Today I want to highlight two interesting/amusing new technology plans. So I will. Both are reported to us by Reuters, via the Washington Post.

"Smart" washers and dryers: It seems Whirlpool have decided that the old "buzzer" that tells you the laundry is done is just too 20th-century, so they've come up with "connected" versions that alert you with a message on your TV screen, with an instant message (it doesn't say what IM systems it supports; we can hope, likely in vain, that they've chosen the open-standards path of jabber), or with SMS to your mobile phone. That last is probably the most interesting, because you can get the message while you're out taking the kids to soccer, punch a few buttons on your phone, and add more time to the cool-down cycle or some such.

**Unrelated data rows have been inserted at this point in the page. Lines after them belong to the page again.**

What follows belongs to an exercise in optimizing a design on an open flow for small area, a short achievable clock period and few clock cycles per item; a production flow would make more cautious choices.
Where RTL was checked, it was by simulation tests only, not by an equivalence proof against the original.
Power and IR drop assume default switching activity.

==> flow/design.v <==
module contone_block_dec (
    input  wire       clk,
    input  wire       rst,           
    input  wire       in_valid,      
    output reg        in_ready,
    input  wire [7:0] in_data,
    input  wire       n_valid,       
    output wire       n_ready,
    input  wire [7:0] n_data,
    input  wire       n_sol,         
    output reg        out_valid,     
    input  wire       out_ready,
    output reg  [7:0] out_data,
    output reg        out_last       
);
    reg  [23:0] bb;                  
    reg  [4:0]  bn;
    wire        in_fire = in_valid & in_ready;
    wire [1:0]  bm  = bn[4:3];
    wire [2:0]  pad = bn[2:0];
    reg  [21:0] bw;                      
    always @(*) begin
        case (bm)
            2'd0:    bw = {bb[6:0], 15'd0};
            2'd1:    bw = {bb[14:0], 7'd0};
            2'd2:    bw = bb[22:1];
            default: bw = {7'd0, bb[23:9]};
        endcase
    end
    wire [21:0] bws = bw >> pad;
    wire [14:0] win = bws[14:0];         
    wire [7:0]  hdr = (bm == 2'd3) ? bb[23:16] : (bm == 2'd2) ? bb[15:8] : bb[7:0];
    reg         active;              
    reg         kzero, kesc;         
    reg  [1:0]  sel_p;
    reg  [2:0]  sel_k;
    reg  [5:0]  cnt;                 
    reg  [1:0]  qa;                  
    reg         tv;
    reg  [7:0]  tz;
    reg  [3:0]  tp;                  
    reg         traw, tlast;
    reg         nv;
    reg  [7:0]  nr;
    reg         nsol;
    reg  [7:0]  nwp;                 
    wire        fire = tv & nv & (~out_valid | out_ready);
    assign      n_ready = ~nv | fire;
    wire        tadv = ~tv | fire;
    wire        n_fire = n_valid & n_ready;
    wire        ones8 = &win[14:7];
    reg  [7:0]  oh;                  
    reg  [2:0]  q;
    integer     qi;
    always @(*) begin
        oh = 8'd0;
        q  = 3'd0;
        for (qi = 7; qi >= 0; qi = qi - 1)
            if (!win[14-qi]) begin
                oh = 8'd1 << qi;
                q  = qi[2:0];
            end
    end
    reg  [6:0]  tail;                
    integer     ti;
    always @(*) begin
        tail = 7'd0;
        for (ti = 0; ti < 8; ti = ti + 1)
            if (oh[ti]) tail = tail | ((win << (ti + 1)) >> 8);
    end
    wire [11:0] zq     = {qa, q, tail} >> (3'd7 - sel_k);
    wire [5:0]  lim    = {1'b0, bn} - 6'd1 - {3'd0, sel_k};      
    reg  [7:0]  fq;                      
    integer     fi;
    always @(*)
        for (fi = 0; fi < 8; fi = fi + 1)
            fq[fi] = !lim[5] && (lim[4:0] >= fi);
    wire        fits   = |(oh & fq);
    wire        bn8    = (bn >= 5'd8);
    reg  [3:0]  lq;                  
    always @(*) begin
        case ({lim[2:0], q})
            6'd0: lq = 4'd0;
            6'd1: lq = 4'd15;
            6'd2: lq = 4'd14;
            6'd3: lq = 4'd13;
            6'd4: lq = 4'd12;
            6'd5: lq = 4'd11;
            6'd6: lq = 4'd10;
            6'd7: lq = 4'd9;
            6'd8: lq = 4'd1;
            6'd9: lq = 4'd0;
            6'd10: lq = 4'd15;
            6'd11: lq = 4'd14;
            6'd12: lq = 4'd13;
            6'd13: lq = 4'd12;
            6'd14: lq = 4'd11;
            6'd15: lq = 4'd10;
            6'd16: lq = 4'd2;
            6'd17: lq = 4'd1;
            6'd18: lq = 4'd0;
            6'd19: lq = 4'd15;
            6'd20: lq = 4'd14;
            6'd21: lq = 4'd13;
            6'd22: lq = 4'd12;
            6'd23: lq = 4'd11;
            6'd24: lq = 4'd3;
            6'd25: lq = 4'd2;
            6'd26: lq = 4'd1;
            6'd27: lq = 4'd0;
            6'd28: lq = 4'd15;
            6'd29: lq = 4'd14;
            6'd30: lq = 4'd13;
            6'd31: lq = 4'd12;
            6'd32: lq = 4'd4;
            6'd33: lq = 4'd3;
            6'd34: lq = 4'd2;
            6'd35: lq = 4'd1;
            6'd36: lq = 4'd0;
            6'd37: lq = 4'd15;
            6'd38: lq = 4'd14;
            6'd39: lq = 4'd13;
            6'd40: lq = 4'd5;
            6'd41: lq = 4'd4;
            6'd42: lq = 4'd3;
            6'd43: lq = 4'd2;
            6'd44: lq = 4'd1;
            6'd45: lq = 4'd0;
            6'd46: lq = 4'd15;
            6'd47: lq = 4'd14;
            6'd48: lq = 4'd6;
            6'd49: lq = 4'd5;
            6'd50: lq = 4'd4;
            6'd51: lq = 4'd3;
            6'd52: lq = 4'd2;
            6'd53: lq = 4'd1;
            6'd54: lq = 4'd0;
            6'd55: lq = 4'd15;
            6'd56: lq = 4'd7;
            6'd57: lq = 4'd6;
            6'd58: lq = 4'd5;
            6'd59: lq = 4'd4;
            6'd60: lq = 4'd3;
            6'd61: lq = 4'd2;
            6'd62: lq = 4'd1;
            6'd63: lq = 4'd0;
            default: lq = 4'd0;
        endcase
    end
    wire [4:0]  bn_code = {lim[4:3] - {1'b0, lq[3]}, lq[2:0]};
    reg         emit, take_hdr, chunk;
    reg  [7:0]  z;
    reg         raw;
    reg  [4:0]  bna;                 
    reg         code_go;             
    reg  [4:0]  bnx;                 
    always @(*) begin
        emit = 1'b0; take_hdr = 1'b0; chunk = 1'b0;
        z = zq[7:0]; raw = 1'b0; bna = bn; code_go = 1'b0; bnx = bn;
        if (!active) begin
            if (bn8) begin
                take_hdr = 1'b1;
                bna = {bm - 2'd1, 3'd0};
                bnx = {bm - 2'd1, 3'd0};
            end
        end else if (kzero) begin
            z    = 8'd0;
            emit = tadv;
        end else if (kesc || qa == 2'd3) begin
            z   = win[14:7];
            raw = kesc;
            if (bn8 && tadv) begin
                emit = 1'b1;
                bna  = bn - 5'd8;
                bnx  = bn - 5'd8;
            end
        end else if (ones8) begin
            chunk = 1'b1;
            bna   = bn - 5'd8;
            bnx   = bn - 5'd8;
        end else if (fits && tadv) begin
            emit = 1'b1;
            code_go = 1'b1;
            bna  = bn_code;
        end
    end
    wire [1:0]  hif  = lim[4:3] + {1'b0, in_fire};
    wire [1:0]  hif1 = hif - 2'd1;
    wire [4:0]  bnx8 = in_fire ? bnx + 5'd8 : bnx;
    wire [4:0]  bn_n = code_go ? {lq[3] ? hif1 : hif, lq[2:0]} : bnx8;
    reg  [7:0]  rq0, rq1;                
    integer     ri;
    always @(*)
        for (ri = 0; ri < 8; ri = ri + 1) begin
            rq0[ri] = ({1'b0, lim[4:0]} <= 6'd16 + ri);
            rq1[ri] = ({1'b0, lim[4:0]} <= 6'd8 + ri);
        end
    reg         room;
    always @(*) begin
        if (code_go)
            room = |(oh & (in_fire ? rq1 : rq0));
        else
            room = in_fire ? (bnx <= 5'd8) : (bnx <= 5'd16);
    end
    wire [7:0]  w  = out_data;
    wire [7:0]  nn = nr;
    wire [7:0]  nw = nwp;
    wire        a   = w < nn;            
    wire        wlt = w < nw;            
    wire        wgt = w > nw;            
    wire        d   = nw >= nn;
    wire        f   = nw <= nn;
    wire        case1 = !wgt & d;        
    wire        case2 = !wlt & f & !case1;  
    wire        pz  = !traw & !nsol;
    wire        p0  = pz & tp[0];
    wire        p1  = pz & tp[1];
    wire        p2  = pz & tp[2];
    wire        p3  = pz & tp[3];
    wire        p3e = p3 & !case1 & !case2;
    wire        useW = p0 | p2 | (p3 & (!(case1 | case2) | (case1 & a) | (case2 & !a)));
    wire        useN = (!traw & nsol) | p1 | p2 | (p3 & (!(case1 | case2) | (case1 & !a) | (case2 & a)));
    wire [7:0]  e   = tz[0] ? ~{1'b0, tz[7:1]} : {1'b0, tz[7:1]};
    wire [8:0]  ev  = traw ? {1'b0, tz} : p2 ? {e, 1'b0} : {e[7], e};
    wire [8:0]  opw = useW ? {1'b0, w} : 9'd0;
    wire [8:0]  opn = useN ? {1'b0, nn} : 9'd0;
    wire [8:0]  opm = p3e ? {1'b1, ~nw} : 9'd0;
    wire [8:0]  sum = opw + opn + opm + ev + {8'd0, p3e};
    wire [7:0]  cur = p2 ? sum[8:1] : sum[7:0];
    wire        tv_n = emit | (tv & ~fire);
    wire        nv_n = n_fire | (nv & ~fire);
    always @(posedge clk) begin
        if (in_fire)
            bb <= {bb[15:0], in_data};
        if (take_hdr) begin
            kzero <= hdr[6] & ~hdr[7];
            kesc  <= hdr[7];
            sel_p <= hdr[5:4];
            sel_k <= hdr[2:0];
        end
        if (take_hdr || emit)
            qa <= 2'd0;
        else if (chunk)
            qa <= qa + 2'd1;
        if (take_hdr)
            cnt <= 6'd0;
        else if (emit)
            cnt <= cnt + 6'd1;
        if (emit) begin
            tz    <= z;
            tp    <= 4'd1 << sel_p;
            traw  <= raw;
            tlast <= (cnt == 6'd63);
        end
        if (n_fire) begin
            nr   <= n_data;
            nsol <= n_sol;
        end
        if (fire)
            nwp <= nr;
        if (fire) begin
            out_data <= cur;
            out_last <= tlast;
        end
        if (rst) begin
            bn        <= 5'd0;
            in_ready  <= 1'b1;
            active    <= 1'b0;
            tv        <= 1'b0;
            nv        <= 1'b0;
            out_valid <= 1'b0;
        end else begin
            bn       <= bn_n;
            in_ready <= room;
            if (take_hdr)
                active <= 1'b1;
            else if (emit && cnt == 6'd63)
                active <= 1'b0;
            tv      <= tv_n;
            nv      <= nv_n;
            if (fire)
                out_valid <= 1'b1;
            else if (out_ready)
                out_valid <= 1'b0;
        end
    end
endmodule
Settings: LEC_CHECK=0, CAP_MARGIN=20, CORE_MARGIN=2, CORE_UTILIZATION=40, SLEW_MARGIN=20; clock period 12.0 ns.
standard.sh (not shown) runs the stock make flow with config.mk's settings and CLKGATE_MAP_FILE= SYNTH_SCRIPT=/design/flow/synth_recipe.tcl, a recipe that flattens the netlist after the stock synthesis.
==> flow/flow/run.sh <==
#!/bin/bash
# Standard layout with two changes after the standard synthesis: the
# slow delay buffers are not used for repair and port buffers, and every
# port gets a plain buffer.
set -euo pipefail
bash standard.sh synth > synth.log 2>&1
export DONT_USE_CELLS="sky130_fd_sc_hd__clkdlybuf4s15_1 sky130_fd_sc_hd__clkdlybuf4s15_2 sky130_fd_sc_hd__clkdlybuf4s18_1 sky130_fd_sc_hd__clkdlybuf4s18_2 sky130_fd_sc_hd__clkdlybuf4s25_1 sky130_fd_sc_hd__clkdlybuf4s25_2 sky130_fd_sc_hd__clkdlybuf4s50_1 sky130_fd_sc_hd__clkdlybuf4s50_2"
export BUFFER_PORTS_ARGS="-buffer_cell sky130_fd_sc_hd__buf_4"
bash standard.sh > layout.log 2>&1
Rerun with:
--- a/flow/design.v
+++ b/flow/design.v
@@ -43,8 +43,10 @@
     reg         nv;
     reg  [7:0]  nr;
     reg         nsol;
     reg  [7:0]  nwp;                 
+    reg  [8:0]  nd;                  
+    reg         ndz;                 
     wire        fire = tv & nv & (~out_valid | out_ready);
     assign      n_ready = ~nv | fire;
     wire        tadv = ~tv | fire;
     wire        n_fire = n_valid & n_ready;
@@ -207,27 +209,37 @@
     wire [7:0]  nw = nwp;
     wire        a   = w < nn;            
     wire        wlt = w < nw;            
     wire        wgt = w > nw;            
-    wire        d   = nw >= nn;
-    wire        f   = nw <= nn;
+    wire        d   = nd[8] | ndz;       
+    wire        f   = !nd[8];            
     wire        case1 = !wgt & d;        
     wire        case2 = !wlt & f & !case1;  
-    wire        pz  = !traw & !nsol;
-    wire        p0  = pz & tp[0];
-    wire        p1  = pz & tp[1];
-    wire        p2  = pz & tp[2];
-    wire        p3  = pz & tp[3];
-    wire        p3e = p3 & !case1 & !case2;
-    wire        useW = p0 | p2 | (p3 & (!(case1 | case2) | (case1 & a) | (case2 & !a)));
-    wire        useN = (!traw & nsol) | p1 | p2 | (p3 & (!(case1 | case2) | (case1 & !a) | (case2 & a)));
     wire [7:0]  e   = tz[0] ? ~{1'b0, tz[7:1]} : {1'b0, tz[7:1]};
-    wire [8:0]  ev  = traw ? {1'b0, tz} : p2 ? {e, 1'b0} : {e[7], e};
-    wire [8:0]  opw = useW ? {1'b0, w} : 9'd0;
-    wire [8:0]  opn = useN ? {1'b0, nn} : 9'd0;
-    wire [8:0]  opm = p3e ? {1'b1, ~nw} : 9'd0;
-    wire [8:0]  sum = opw + opn + opm + ev + {8'd0, p3e};
-    wire [7:0]  cur = p2 ? sum[8:1] : sum[7:0];
+    wire [7:0]  ra  = w + e;             
+    wire [7:0]  rk  = nn + e;            
+    wire        p2  = tp[2];
+    wire [8:0]  x1 = p2 ? {1'b0, nn} : nd;
+    wire [8:0]  x3 = p2 ? {e, 1'b0} : {e[7], e};
+    wire [8:0]  x4 = {1'b0, w};
+    wire [8:0]  s2 = x1 ^ x3 ^ x4;
+    wire [8:0]  c2 = {(x1[7:0] & x3[7:0]) | (x1[7:0] & x4[7:0]) | (x3[7:0] & x4[7:0]), 1'b0};
+    wire [8:0]  rc = s2 + c2;
+    reg  [7:0]  cur;
+    always @(*) begin
+        if (traw)
+            cur = tz;
+        else if (nsol)
+            cur = rk;
+        else if (tp[0])
+            cur = ra;
+        else if (tp[1])
+            cur = rk;
+        else if (tp[2])
+            cur = rc[8:1];
+        else
+            cur = case1 ? (a ? ra : rk) : case2 ? (a ? rk : ra) : rc[7:0];
+    end
     wire        tv_n = emit | (tv & ~fire);
     wire        nv_n = n_fire | (nv & ~fire);
     always @(posedge clk) begin
         if (in_fire)
@@ -254,8 +266,10 @@
         end
         if (n_fire) begin
             nr   <= n_data;
             nsol <= n_sol;
+            nd   <= {1'b0, n_data} - {1'b0, nr};
+            ndz  <= (n_data == nr);
         end
         if (fire)
             nwp <= nr;
         if (fire) begin
Power rose by 18%.
Fmax rises by 6.7%.
First-iteration DRC count goes up by 11%.
Sequential share of layout area increases by 0.36 points.
Flip-flop and latch count rose by 9.
Function was not checked in any run of this note: the RTL went through the layout flow alone.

OK, I get that, but it seems like the wrong applicance to start with. When I can send an IM from my BlackBerry and have a robot move the laundry from the washer to the dryer and stick a new load in the washer... well, then I'll agree that the laundry room is the place for this. But let me control my air conditioner, my heater, or my video recorder, and I'll sign up for that. (In fact, I can control my air conditioner from a web browser, thanks to a thermostat with a wireless radio that I got from Con Edison a couple of years ago. Unfortunately, the web site isn't compatible with the browser on my BlackBerry, and it gets a javascript error when I try to log in.)

Anyway, speaking of BlackBerry devices, we get to the other item: RIM wants to pack more into the BlackBerry.

"We'll be definitely supporting more forms of media, it's a big part of our direction," Jim Balsillie told Reuters, adding that delivering features such as photography, music and video with the BlackBerry "opens up some bigger markets. It's totally adjacent and complementary in some respects, but also in other respects it lays right on top (of) our existing market."
(I'm not sure what that last sentence means; I think it's how you have to talk when you're a CEO. Like this other unintelligible thing he says later in the piece: "[...] we're always looking at rounding out the sort of whole BlackBerry middleware solution proposition." Anyway....)

What we're developing here, in the BlackBerry, in the Pioneer Inno, and in other such devices, is the 21st-century technological version of the Swiss Army Knife — electronic devices that do everything but eat.[1] It's a mobile phone, an address book, a calendar, a memo pad, an alarm clock, a web browser, an email device, a camera, a personal entertainment system (audio and video), a video-game system, a GPS device, a ... if you can fit it into 4 square inches of screen space (well, or even if you can't), it'll be there. Wait, let me see, where did they hide the toothpick?


[1] Back in mainframe-computer days, when memory was measured in kilobytes, there was a well-known utility program that we used for copying data from pretty much any then-extant storage medium to pretty much any other. The program was called "DEBE" (pronounced "Debbie"), which stood for "Does Everything But Eat".